Why though? I thought part of the reason for all the radio spectrum the railroads had to acquire was to be able to update this stuff automatically, so PTC would be "always up to date" and out of date information about slow orders would no longer be an issue.
  by justalurker66
 
Engineer Spike wrote: Sun Jan 03, 2021 9:02 pmAll this is not too lengthy of a process, but takes about 5-10 minutes, if everything loads up promptly.
Thanks for the detail. The 5-10 minutes is the point. It is time added to the physical change of ends. Part of the "penalty for progress" of having the system running.
  by ExCon90
 
MattW wrote: Sun Jan 03, 2021 10:35 pm I appreciate the detailed explanation Engineer Spike! I do have a question though, to anyone if you're not as familiar with some of this.
The next item is the track bulletin number.
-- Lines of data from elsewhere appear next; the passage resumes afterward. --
Source: an optimization exercise on an open RTL-to-GDS flow (aim: small area, a short achievable clock period and few clock cycles per item). Production flows keep margins and buffers that such runs may drop. Where RTL was checked, it was by simulation tests only, not by an equivalence proof against the original.

==> module fp_mul_round, before the edit <==
module fp_mul_round (
  input  logic         sign,
  input  logic [9:0]   exp,      
  input  logic [1:0]   kind,
  input  logic [47:22] prod,     
  input  logic         sticky,   
  output logic [31:0]  result,
  output logic [3:0]   flags
);
  localparam logic [31:0] QNAN = 32'h7FC00000;
  logic        msb, st, guard, carry, ovf, unf, inexact;
  logic [22:0] frac_r;
  logic [9:0]  e0, e1, e2, exp_r;
  logic        ovf0, ovf1, ovf2, unf0, unf1, unf2;
  logic        rnd_h, rnd_l, carry_h, carry_l;
  logic [22:0] inc_h, inc_l;
  assign msb     = prod[47];
  assign rnd_h   = prod[23] & (prod[22] | sticky | prod[24]);
  assign rnd_l   = prod[22] & (sticky | prod[23]);
  assign inc_h   = prod[46:24] + 23'd1;
  assign inc_l   = prod[45:23] + 23'd1;
  assign carry_h = rnd_h & (&prod[46:24]);
  assign carry_l = rnd_l & (&prod[45:23]);
  assign rnd_up  = msb ? rnd_h : rnd_l;
  assign carry   = msb ? carry_h : carry_l;
  assign guard   = msb ? prod[23] : prod[22];
  assign st      = sticky | (msb & prod[22]);
  assign frac_r  = msb ? (rnd_h ? inc_h : prod[46:24]) : (rnd_l ? inc_l : prod[45:23]);
  assign inexact = guard | st;
  assign e0   = exp;
  assign e1   = exp + 10'd1;
  assign e2   = exp + 10'd2;
  assign ovf0 = !e0[9] && (e0[8:0] >= 9'd255);
  assign ovf1 = !e1[9] && (e1[8:0] >= 9'd255);
  assign ovf2 = !e2[9] && (e2[8:0] >= 9'd255);
  assign unf0 = e0[9] || (e0 == '0);
  assign unf1 = e1[9] || (e1 == '0);
  assign unf2 = e2[9] || (e2 == '0);
  always_comb begin
    case ({msb, carry})
      2'b00:          begin exp_r = e0; ovf = ovf0; unf = unf0; end
      2'b01, 2'b10:   begin exp_r = e1; ovf = ovf1; unf = unf1; end
      default:        begin exp_r = e2; ovf = ovf2; unf = unf2; end
    endcase
  end
  always_comb begin
    result = '0;
    flags  = '0;
    case (kind)
      KIND_NAN: begin
        result              = QNAN;
        flags[FLAG_INVALID] = 1'b1;
      end
      KIND_INF:  result = {sign, 8'hFF, 23'd0};
      KIND_ZERO: result = {sign, 31'd0};
      default: begin
        if (ovf) begin
          result               = {sign, 8'hFF, 23'd0};
          flags[FLAG_OVERFLOW] = 1'b1;
          flags[FLAG_INEXACT]  = 1'b1;
        end else if (unf) begin
          result                = {sign, 31'd0};
          flags[FLAG_UNDERFLOW] = 1'b1;
          flags[FLAG_INEXACT]   = 1'b1;
        end else begin
          result              = {sign, exp_r[7:0], frac_r};
          flags[FLAG_INEXACT] = inexact;
        end
      end
    endcase
  end
endmodule
Settings: LEC_CHECK=0, CAP_MARGIN=20, CORE_MARGIN=2, CORE_UTILIZATION=40, SETUP_SLACK_MARGIN=4.2, SLEW_MARGIN=20; clock period 7.5 ns.
run.sh (not shown) runs the stock make flow with config.mk's settings and CLKGATE_MAP_FILE= SYNTH_SCRIPT=/design/flow/synth_recipe.tcl, a recipe that flattens the netlist after the stock synthesis.
==> next run, changes <==
--- a/flow/design.v
+++ b/flow/design.v
@@ -18,28 +18,25 @@
   input  logic         sticky,   
   output logic [31:0]  result,
   output logic [3:0]   flags
 );
   localparam logic [31:0] QNAN = 32'h7FC00000;
-  logic        msb, st, guard, carry, ovf, unf, inexact;
-  logic [22:0] frac_r;
+  logic        msb, st, guard, lsb, rnd_up, ones, carry, ovf, unf, inexact;
+  logic [23:0] sig;
+  logic [22:0] frac_inc, frac_r;
   logic [9:0]  e0, e1, e2, exp_r;
   logic        ovf0, ovf1, ovf2, unf0, unf1, unf2;
-  logic        rnd_h, rnd_l, carry_h, carry_l;
-  logic [22:0] inc_h, inc_l;
-  assign msb     = prod[47];
-  assign rnd_h   = prod[23] & (prod[22] | sticky | prod[24]);
-  assign rnd_l   = prod[22] & (sticky | prod[23]);
-  assign inc_h   = prod[46:24] + 23'd1;
-  assign inc_l   = prod[45:23] + 23'd1;
-  assign carry_h = rnd_h & (&prod[46:24]);
-  assign carry_l = rnd_l & (&prod[45:23]);
-  assign rnd_up  = msb ? rnd_h : rnd_l;
-  assign carry   = msb ? carry_h : carry_l;
-  assign guard   = msb ? prod[23] : prod[22];
-  assign st      = sticky | (msb & prod[22]);
-  assign frac_r  = msb ? (rnd_h ? inc_h : prod[46:24]) : (rnd_l ? inc_l : prod[45:23]);
+  assign msb    = prod[47];
+  assign st     = sticky || (msb && prod[22]);
+  assign sig    = msb ? prod[47:24] : prod[46:23];
+  assign guard  = msb ? prod[23] : prod[22];
+  assign lsb    = sig[0];
+  assign rnd_up = guard & (st | lsb);
+  assign ones   = &sig;
+  assign carry  = rnd_up & ones;
+  assign frac_inc = sig[22:0] + 23'd1;
+  assign frac_r = rnd_up ? frac_inc : sig[22:0];
   assign inexact = guard | st;
   assign e0   = exp;
   assign e1   = exp + 10'd1;
   assign e2   = exp + 10'd2;
   assign ovf0 = !e0[9] && (e0[8:0] >= 9'd255);
- cell count goes up by about 1%
- hold slack gets worse by 0.0046 ns
- fmax goes down by 8.5%
- via count goes up by 1.6%
- non-clock buffer count goes up by 15
- clock skew goes down by 0.029 ns
- design area goes up by about 0.9%
- flip-flop and latch count is unchanged
- worst setup slack gets worse by 0.33 ns
Function was not checked in any run of this note: the RTL went through the layout flow alone.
Why though? I thought part of the reason for all the radio spectrum the railroads had to acquire was to be able to update this stuff automatically, so PTC would be "always up to date" and out of date information about slow orders would no longer be an issue.
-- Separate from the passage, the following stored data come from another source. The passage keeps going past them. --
Background: an optimization exercise with open tools, aiming at small area, a short achievable clock period and few clock cycles per item. Do not read the settings as production practice. RTL that was checked went through simulation tests only; none was proved equivalent to the original.

## marked_cell_distance
module marked_cell_distance #(
    parameter int MAX_COLS = 1024,
    parameter int MAX_ROWS = 1024
) (
    input  logic                        aclk,
    input  logic                        aresetn,
    input  logic                        s_tvalid,
    output logic                        s_tready,
    input  logic [7:0]                  s_tdata,    
    output logic                        m_tvalid,
    input  logic                        m_tready,
    output logic [15:0]                 m_tdata,    
    output logic [0:0]                  m_tuser,    
    input  logic                        cfg_wen,
    input  logic                        cfg_index,
    input  logic [mcd_pkg::PT_W-1:0]    cfg_data
);
make LEC_CHECK=0 ABC_CLOCK_PERIOD_IN_PS=2500 CAP_MARGIN=20 CORE_MARGIN=2 CORE_UTILIZATION=40 SETUP_SLACK_MARGIN=3.8 SLEW_MARGIN=20 TNS_END_PERCENT=5 finish   # period 6.5 ns
run.sh (not shown) runs the stock make flow with config.mk's settings and CLKGATE_MAP_FILE= SYNTH_SCRIPT=/design/flow/synth_recipe.tcl, a recipe that flattens the netlist after the stock synthesis.
Testbench counts at the start, summed over its fixed seeds: cycles 32,247, items 32,000.
Change:
Settings changed: TNS_END_PERCENT 5 to default.
=>
- core utilization went up by 1.2 points
- sequential cell count stays the same
- via count went up slightly
Change:
Settings changed: ABC_AREA from default to 1, TNS_END_PERCENT from default to 5.
Result:
- cell area increases by 4.2%
- hold slack is worse by 0.0064 ns
- wire length increases by about 17%
- sequential cell count stays the same
Change:
Settings changed: ABC_AREA 1 to default, CTS_BUF_LIST from default to sky130_fd_sc_hd__clkbuf_4 sky130_fd_sc_hd__clkbuf_8, TNS_END_PERCENT 5 to default.
Global-route usage is lower by 0.84 points.
Clock skew is higher by 0.046 ns.
Die area is lower by 9.2%.
Via count is lower by 19%.
Wire length is lower by 14%.
Worst hold slack improves by 0.0091 ns.
Synthesized area is lower by 9.3%.
First-iteration DRC count is lower by 31%.

---

Another version of the RTL of marked_cell_distance (not shown whole).
For scale: about 3300 cells after synthesis, roughly 600 flip-flops, ~44 I/O pins.
// marked_cell_distance
module marked_cell_distance #(
    parameter int MAX_COLS = 1024,
    parameter int MAX_ROWS = 1024
) (
    input  logic                        aclk,
    input  logic                        aresetn,
    input  logic                        s_tvalid,
    output logic                        s_tready,
    input  logic [7:0]                  s_tdata,    
    output logic                        m_tvalid,
    input  logic                        m_tready,
    output logic [15:0]                 m_tdata,    
    output logic [0:0]                  m_tuser,    
    input  logic                        cfg_wen,
    input  logic                        cfg_index,
    input  logic [mcd_pkg::PT_W-1:0]    cfg_data
);
clock: 6.5 ns
lec_check: 0
abc_clock_period_in_ps: 3200
cap_margin: 20
core_margin: 2
core_utilization: 40
setup_slack_margin: 3.8
slew_margin: 20
Testbench counts at the start, summed over its fixed seeds: cycles 32,176, items 32,000.
Then changed:
ABC_CLOCK_PERIOD_IN_PS = 2500   (was 3200)
CAP_MARGIN = 10   (was 20)
CTS_CLUSTER_DIAMETER = 80   (was not set)
CTS_CLUSTER_SIZE = 30   (was not set)
SLEW_MARGIN = 10   (was 20)
Outcome: Routed wire length decreases slightly; flip-flop and latch count does not change; hold slack hardly moves; via count decreases slightly; final cell count decreases slightly; setup slack is better by 31 ps.
Then changed:
CAP_MARGIN = 20   (was 10)
CTS_CLUSTER_DIAMETER = not set   (was 80)
CTS_CLUSTER_SIZE = not set   (was 30)
SETUP_SLACK_MARGIN = 3.9   (was 3.8)
SLEW_MARGIN = 20   (was 10)
Effect:
- clock-buffer cell count increases by 48
- routed wire length increases by 3.8%
- via count rose by 2.5%
- cell area increases by 5.7%
Then changed:
CTS_CLUSTER_DIAMETER = 60   (was not set)
CTS_CLUSTER_SIZE = 24   (was not set)
SETUP_SLACK_MARGIN = 3.8   (was 3.9)
Result: The changed run finished clean; utilization shrinks by 1.8 points; routed wire length shrinks by a few percent.
Then changed:
CTS_CLUSTER_SIZE = 30   (was 24)
PLACE_DENSITY = 0.75   (was not set)
Clock-buffer cell count shrinks by 8; clock skew stays flat; maximum frequency is about the same; design area barely changes; setup slack improved by 4.4 ps; wire length grows by 2.1%.
Then changed:
PLACE_DENSITY = not set   (was 0.75)
SETUP_SLACK_MARGIN = 3.75   (was 3.8)
Outcome: The new run finished with timing, DRC and antenna clean; setup slack degrades by 22 ps; die area is unchanged; area after synthesis does not change; critical path depth does not change; routed wire length decreases by 1.4%; worst hold slack improves by 24 ps; clock-buffer cell count increases by 9; sequential cell count does not change.

---

## before
Another version of the RTL of marked_cell_distance (not shown whole).
Size: about 410 flip-flops, ~44 I/O pins.
make LEC_CHECK=0 ABC_CLOCK_PERIOD_IN_PS=2800 CAP_MARGIN=20 CORE_MARGIN=2 CORE_UTILIZATION=40 SETUP_SLACK_MARGIN=3.5 SLEW_MARGIN=20 finish   # period 6.5 ns
Looking at the reports, before completed the entire flow and the layout it produced met the timing, design-rule and antenna checks.
Testbench counts of before, summed over its fixed seeds: cycles 32,104, items 32,000.
Here is what was changed in the inputs of after compared with before.
- swapping 3.5 for 3.8 in SETUP_SLACK_MARGIN
- swapping 2800 for 2500 in ABC_CLOCK_PERIOD_IN_PS
--- outcome ---
- Delta (after minus before): hold violation count in the final report was more or less identical, worst path required time went down by 0.03 ns.
- Comparing before and after, the higher layout-stage area growth over the synthesis result is on after.
- Between before and after, the flow reports met3 wire length increasing by a few percent.
- Taking before as 1.0, after lands at 1.3 on post-CTS setup buffer count.
- after vs before: wire length on met2 up in after
- Compared with before, after degrades maximum frequency.
- ~same final wirelength in before and after
- Changes observed in after relative to before: final critical-path setup slack now sits lower.

---

Another version of the RTL of marked_cell_distance (not shown whole).
Size: ~3300 cells after synthesis, ~600 flip-flops, ~44 I/O pins, ~33000 sq um of cells after synthesis.
==> flow/design.v (excerpt) <==
module marked_cell_distance #(
    parameter int MAX_COLS = 1024,
    parameter int MAX_ROWS = 1024
) (
    input  logic                        aclk,
    input  logic                        aresetn,
    input  logic                        s_tvalid,
    output logic                        s_tready,
    input  logic [7:0]                  s_tdata,    
    output logic                        m_tvalid,
    input  logic                        m_tready,
    output logic [15:0]                 m_tdata,    
    output logic [0:0]                  m_tuser,    
    input  logic                        cfg_wen,
    input  logic                        cfg_index,
    input  logic [mcd_pkg::PT_W-1:0]    cfg_data
);
clock: 6.5 ns
lec_check: 0
abc_clock_period_in_ps: 2500
cap_margin: 20
core_margin: 2
core_utilization: 40
setup_slack_margin: 3.8
slew_margin: 20
tns_end_percent: 5
Rerun with:
- CORE_UTILIZATION: 40 -> 60
- TNS_END_PERCENT: 5 -> default
After rerunning:
- worst setup slack loses 0.011 ns
- routed wire length falls by 0.47%
- global-route usage rises by 8.4 points
- clock skew rises by 0.0093 ns
- count of clock-buffer cells in the layout falls by 1
Rerun with:
- CORE_UTILIZATION: 60 -> 40
Effect: The new run finished with timing, DRC and antenna clean; worst setup slack gets better by 0.068 ns; utilization drops by 23 points; final area climbs by about 1.2%; routed wire length climbs by 1.5%; cell count climbs by about 9%; synthesized area does not change; first-iteration DRC count drops by about 20%; fmax climbs by 2.3%; hold slack gets worse by 0.0074 ns.
Function was not checked in any run of this note: the RTL went through the layout flow alone.

## re-timing with driven ports
In the flow no input, the clock included, has a driving cell. The finished layouts below were timed again as built, in two steps.
Step 1 assumes that a clkbuf_16 drives the clock port and a buf_2 every other input.
Step 2 times the ports against the registers' clock, not the clock port: input delays grow and output delays shrink by t, the midpoint of the rising clock arrivals with the driver on.
Slacks: ideal / step 1 / step 2; pairs: ideal / step 1.
run	shift t [ns]	setup WS [ns]	worst setup path at the end	worst register clock-pin slew, ns	cell pins on the clock port's net
the first run of note 1	0.661	3.579 / 3.561 / 2.962	input to register	0.06 / 0.06	1
the second run of note 1	0.672	3.849 / 3.848 / 3.291	input to register	0.06 / 0.06	1
the third run of note 1	0.674	3.689 / 3.627 / 3.064	input to register	0.06 / 0.06	1
the fourth run of note 1	0.764	3.829 / 3.824 / 3.225	input to register	0.07 / 0.07	1
the first run of note 2	0.670	3.792 / 3.792 / 3.275	input to register	0.06 / 0.06	1
the second run of note 2	0.704	3.823 / 3.778 / 3.203	input to register	0.12 / 0.12	1
the third run of note 2	0.667	3.821 / 3.821 / 3.372	input to register	0.07 / 0.07	1
the fourth run of note 2	0.659	3.810 / 3.810 / 3.300	input to register	0.09 / 0.09	1
the fifth run of note 2	0.647	3.814 / 3.777 / 3.278	input to register	0.11 / 0.11	1
the sixth run of note 2	0.666	3.792 / 3.792 / 3.187	input to register	0.10 / 0.10	1
before	0.665	3.033 / 3.033 / 2.963	input to register	0.07 / 0.07	1
after	0.631	3.011 / 3.011 / 3.011	register to register	0.06 / 0.06	1
the first run of note 4	0.661	3.513 / 3.513 / 2.958	input to register	0.06 / 0.06	1
the second run of note 4	0.663	3.502 / 3.502 / 3.229	input to register	0.07 / 0.07	1
the third run of note 4	0.655	3.570 / 3.570 / 3.287	input to register	0.06 / 0.06	1
After both steps setup and hold are still met in every run listed. For the third run of note 1, which loses most, drivers alone change the setup slack by -0.062 ns; drivers and shift together by -0.625 ns.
Exactly the question that's in my mind; I thought that was supposed to be the whole point of PTC -- to put slow orders "in the track" automatically, just like signal indications.
  by qboy
 
I'm only speaking from my experience of working commuter on the UP side. If everything is working right with the PTC most Engineers can get through the process in about 3-4 minutes. We have cheat sheets for different consist from 4 car up to 11 cars. After awhile you start memorize a lot this info especially if your working with the same consist day in and day out. Something we do on short turns or even when we are not in rush is preload the next trip whether its inbound or outbound. And simply just cutout the PTC which will save the info for your next trip. When your ready you cut in verify your info and bulletins and your ready to go. The PTC does update through out the trip you can and will have bulletins in your PTC that aren't on your paper bulletins. And vice-versa you will have bulletins on your paperwork that aren't on PTC because it been update after your paper copy. Everything still needs to be verified with the Disp verbally that you have it in your PTC. Its not a perfect systems, but overall I like it. Overall I've grown used to it and I don't have to constantly look at my screen when we first started using it 2yr ago. I miss ATC...and ATS was meh! PTC does keep you inline if your not paying attention.
  by metraRI
 
The number of DOB's and bulletins to be entered into PTC also depends on the territory being ran on. For instance, Metra Rock Island only have a Metra DOB to enter while trains on SWS have to enter Metra, Amtrak, NS, and BRC. Each railroad controls their own PTC portion, so if one doesn't load they have to be contacted directly which can cause a delay if it is not done in a timely fashion.

Each train run, at least on the 'Metra' side, has a separately programmed train number using consist information given to dispatchers from layover yards. If a last minute change of equipment occurs, PTC will most likely not be synced correctly and have to be changed. If a loco/cab car does not have an assigned train number, it will not load into PTC.